_Your goal:_ The exercise asks you to copy every line below in which "status" appears.

(Stored items)
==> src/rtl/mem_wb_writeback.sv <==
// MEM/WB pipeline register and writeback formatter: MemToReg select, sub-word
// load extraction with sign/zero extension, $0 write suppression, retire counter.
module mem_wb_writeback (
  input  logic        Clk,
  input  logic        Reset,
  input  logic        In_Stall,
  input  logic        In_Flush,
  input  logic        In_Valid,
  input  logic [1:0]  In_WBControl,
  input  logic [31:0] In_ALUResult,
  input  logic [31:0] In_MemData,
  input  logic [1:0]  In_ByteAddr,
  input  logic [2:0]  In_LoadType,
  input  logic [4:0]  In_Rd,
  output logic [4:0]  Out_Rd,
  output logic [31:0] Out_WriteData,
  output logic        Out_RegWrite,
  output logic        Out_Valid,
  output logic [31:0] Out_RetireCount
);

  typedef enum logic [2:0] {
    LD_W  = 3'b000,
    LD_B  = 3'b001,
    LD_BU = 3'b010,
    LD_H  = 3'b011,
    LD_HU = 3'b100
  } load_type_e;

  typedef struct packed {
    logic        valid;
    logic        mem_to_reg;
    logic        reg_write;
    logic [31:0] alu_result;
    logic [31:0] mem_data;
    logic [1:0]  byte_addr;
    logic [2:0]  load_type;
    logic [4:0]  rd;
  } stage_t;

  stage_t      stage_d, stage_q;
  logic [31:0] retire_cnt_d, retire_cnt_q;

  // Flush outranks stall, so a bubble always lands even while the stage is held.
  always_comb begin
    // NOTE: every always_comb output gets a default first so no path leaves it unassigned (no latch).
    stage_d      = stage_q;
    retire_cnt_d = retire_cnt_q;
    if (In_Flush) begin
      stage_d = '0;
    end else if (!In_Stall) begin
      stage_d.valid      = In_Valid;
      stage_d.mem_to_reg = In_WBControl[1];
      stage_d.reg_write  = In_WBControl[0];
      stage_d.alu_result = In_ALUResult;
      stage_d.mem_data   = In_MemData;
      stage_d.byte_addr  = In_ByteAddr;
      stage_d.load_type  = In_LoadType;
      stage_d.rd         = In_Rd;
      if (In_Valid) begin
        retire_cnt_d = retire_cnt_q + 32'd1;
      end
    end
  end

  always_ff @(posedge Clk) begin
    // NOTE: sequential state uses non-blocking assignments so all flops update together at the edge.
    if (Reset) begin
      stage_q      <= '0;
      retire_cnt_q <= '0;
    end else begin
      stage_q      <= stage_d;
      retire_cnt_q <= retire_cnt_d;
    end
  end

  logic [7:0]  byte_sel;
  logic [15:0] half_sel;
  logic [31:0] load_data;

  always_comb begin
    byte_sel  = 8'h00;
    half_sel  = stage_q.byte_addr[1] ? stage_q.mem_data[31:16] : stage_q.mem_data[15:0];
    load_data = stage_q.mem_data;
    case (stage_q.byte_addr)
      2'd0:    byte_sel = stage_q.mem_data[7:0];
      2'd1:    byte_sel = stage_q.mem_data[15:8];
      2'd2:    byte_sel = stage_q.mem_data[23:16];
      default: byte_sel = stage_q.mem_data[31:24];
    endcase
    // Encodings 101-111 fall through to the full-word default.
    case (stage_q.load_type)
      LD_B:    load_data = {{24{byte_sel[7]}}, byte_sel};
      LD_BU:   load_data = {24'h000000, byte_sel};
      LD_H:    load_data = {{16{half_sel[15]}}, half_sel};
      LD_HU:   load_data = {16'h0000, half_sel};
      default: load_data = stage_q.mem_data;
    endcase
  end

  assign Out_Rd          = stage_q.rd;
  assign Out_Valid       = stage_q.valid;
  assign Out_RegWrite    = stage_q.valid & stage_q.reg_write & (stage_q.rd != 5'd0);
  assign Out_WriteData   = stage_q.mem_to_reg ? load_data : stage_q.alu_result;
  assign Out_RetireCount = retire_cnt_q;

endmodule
--
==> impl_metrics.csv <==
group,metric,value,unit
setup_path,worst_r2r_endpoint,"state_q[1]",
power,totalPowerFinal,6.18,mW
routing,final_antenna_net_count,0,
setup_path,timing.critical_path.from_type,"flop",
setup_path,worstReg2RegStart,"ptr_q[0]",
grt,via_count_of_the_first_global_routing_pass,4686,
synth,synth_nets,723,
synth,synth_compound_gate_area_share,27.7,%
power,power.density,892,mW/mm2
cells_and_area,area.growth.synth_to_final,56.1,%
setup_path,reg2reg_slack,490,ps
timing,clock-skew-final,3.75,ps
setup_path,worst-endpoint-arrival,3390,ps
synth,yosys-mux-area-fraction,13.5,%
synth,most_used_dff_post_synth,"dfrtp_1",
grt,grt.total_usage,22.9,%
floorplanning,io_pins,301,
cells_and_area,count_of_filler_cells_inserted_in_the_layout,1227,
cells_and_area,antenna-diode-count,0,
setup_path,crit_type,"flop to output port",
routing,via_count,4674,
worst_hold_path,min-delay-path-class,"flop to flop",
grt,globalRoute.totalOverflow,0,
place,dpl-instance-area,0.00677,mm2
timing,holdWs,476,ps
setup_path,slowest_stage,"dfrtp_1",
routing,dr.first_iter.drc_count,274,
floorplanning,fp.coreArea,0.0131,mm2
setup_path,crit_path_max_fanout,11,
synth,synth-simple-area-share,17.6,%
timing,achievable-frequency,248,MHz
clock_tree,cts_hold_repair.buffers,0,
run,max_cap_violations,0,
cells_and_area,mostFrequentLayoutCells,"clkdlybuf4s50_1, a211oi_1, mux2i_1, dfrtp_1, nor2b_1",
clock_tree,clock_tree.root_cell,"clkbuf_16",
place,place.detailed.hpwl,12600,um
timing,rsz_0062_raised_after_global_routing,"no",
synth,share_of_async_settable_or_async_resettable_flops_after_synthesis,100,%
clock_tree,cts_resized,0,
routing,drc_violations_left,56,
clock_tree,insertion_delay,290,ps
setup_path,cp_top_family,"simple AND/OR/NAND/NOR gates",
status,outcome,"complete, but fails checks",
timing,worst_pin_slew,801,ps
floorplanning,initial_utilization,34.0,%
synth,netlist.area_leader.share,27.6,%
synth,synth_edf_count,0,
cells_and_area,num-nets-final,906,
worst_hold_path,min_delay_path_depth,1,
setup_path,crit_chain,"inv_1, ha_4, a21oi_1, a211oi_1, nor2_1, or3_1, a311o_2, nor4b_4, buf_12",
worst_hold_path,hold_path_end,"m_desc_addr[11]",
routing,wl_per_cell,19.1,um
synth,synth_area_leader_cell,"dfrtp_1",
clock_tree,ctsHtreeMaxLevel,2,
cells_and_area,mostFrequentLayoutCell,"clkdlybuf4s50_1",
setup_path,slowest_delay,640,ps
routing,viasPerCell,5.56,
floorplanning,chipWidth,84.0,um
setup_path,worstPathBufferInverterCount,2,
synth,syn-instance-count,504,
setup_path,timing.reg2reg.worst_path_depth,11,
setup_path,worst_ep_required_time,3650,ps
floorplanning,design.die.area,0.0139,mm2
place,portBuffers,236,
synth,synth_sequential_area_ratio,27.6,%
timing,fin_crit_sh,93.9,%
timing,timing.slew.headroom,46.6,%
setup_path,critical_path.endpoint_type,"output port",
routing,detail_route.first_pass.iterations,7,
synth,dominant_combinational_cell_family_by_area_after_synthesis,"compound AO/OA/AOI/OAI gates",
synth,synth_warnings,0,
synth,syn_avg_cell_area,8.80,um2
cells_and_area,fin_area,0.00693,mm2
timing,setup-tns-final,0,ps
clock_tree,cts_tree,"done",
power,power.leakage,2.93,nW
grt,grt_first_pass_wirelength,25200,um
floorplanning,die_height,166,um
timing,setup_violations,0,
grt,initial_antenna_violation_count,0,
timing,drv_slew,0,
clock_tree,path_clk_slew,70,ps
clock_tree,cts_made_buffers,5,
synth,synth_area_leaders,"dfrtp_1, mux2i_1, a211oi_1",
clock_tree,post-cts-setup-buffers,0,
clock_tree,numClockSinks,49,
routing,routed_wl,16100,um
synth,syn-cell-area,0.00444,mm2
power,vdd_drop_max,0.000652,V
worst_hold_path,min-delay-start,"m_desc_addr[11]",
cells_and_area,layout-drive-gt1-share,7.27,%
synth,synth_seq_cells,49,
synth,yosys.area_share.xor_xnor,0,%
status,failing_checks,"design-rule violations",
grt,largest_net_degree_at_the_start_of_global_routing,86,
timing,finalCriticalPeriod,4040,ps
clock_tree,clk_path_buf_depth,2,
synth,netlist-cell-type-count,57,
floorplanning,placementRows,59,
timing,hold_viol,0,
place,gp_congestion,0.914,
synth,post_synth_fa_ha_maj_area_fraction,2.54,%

_Reply:_
status,outcome,"complete, but fails checks",
status,failing_checks,"design-rule violations",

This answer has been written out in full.